Please reproduce the records, omitting nothing and changing nothing.

# Stored data entries

• • •

$ cat config.mk
export PLATFORM = sky130hd
export DESIGN_NAME = char_lcd_nibble_write_sequencer
export DESIGN_NICKNAME = d
export VERILOG_FILES = /design/src/rtl/core/lcdnw_pkg.sv /design/src/rtl/core/char_lcd_nibble_write_sequencer.sv
export SDC_FILE = /design/constraint.sdc
export NUM_CORES = 1
export LEC_CHECK = 0
export BUFFER_PORTS_ARGS = -buffer_cell sky130_fd_sc_hd__buf_2
export CAP_MARGIN = 10
export CORE_ASPECT_RATIO = 0.6
export CORE_UTILIZATION = 45
export CTS_BUF_LIST = sky130_fd_sc_hd__clkbuf_16
export DETAILED_ROUTE_END_ITERATION = 6
export PLACE_DENSITY = 0.71
export SETUP_SLACK_MARGIN = 0.2
export SYNTH_ARGS = -nofsm -noshare
export SYNTH_HDL_FRONTEND = slang
export SYNTH_SLANG_ARGS = --single-unit
$ cat constraint.sdc
create_clock -name i_clk -period 8.6 [get_ports i_clk]
set_clock_uncertainty 0.1 [all_clocks]
set_input_delay 0.86 -clock i_clk [delete_from_list [all_inputs] [get_ports i_clk]]
set_output_delay 0.86 -clock i_clk [all_outputs]
set_load 0.05 [all_outputs]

• • •

# RESPONSE FOR THIS EXERCISE
$ cat config.mk
export PLATFORM = sky130hd
export DESIGN_NAME = char_lcd_nibble_write_sequencer
export DESIGN_NICKNAME = d
export VERILOG_FILES = /design/src/rtl/core/lcdnw_pkg.sv /design/src/rtl/core/char_lcd_nibble_write_sequencer.sv
export SDC_FILE = /design/constraint.sdc
export NUM_CORES = 1
export LEC_CHECK = 0
export BUFFER_PORTS_ARGS = -buffer_cell sky130_fd_sc_hd__buf_2
export CAP_MARGIN = 10
export CORE_ASPECT_RATIO = 0.6
export CORE_UTILIZATION = 45
export CTS_BUF_LIST = sky130_fd_sc_hd__clkbuf_16
export DETAILED_ROUTE_END_ITERATION = 6
export PLACE_DENSITY = 0.71
export SETUP_SLACK_MARGIN = 0.2
export SYNTH_ARGS = -nofsm -noshare
export SYNTH_HDL_FRONTEND = slang
export SYNTH_SLANG_ARGS = --single-unit
$ cat constraint.sdc
create_clock -name i_clk -period 8.6 [get_ports i_clk]
set_clock_uncertainty 0.1 [all_clocks]
set_input_delay 0.86 -clock i_clk [delete_from_list [all_inputs] [get_ports i_clk]]
set_output_delay 0.86 -clock i_clk [all_outputs]
set_load 0.05 [all_outputs]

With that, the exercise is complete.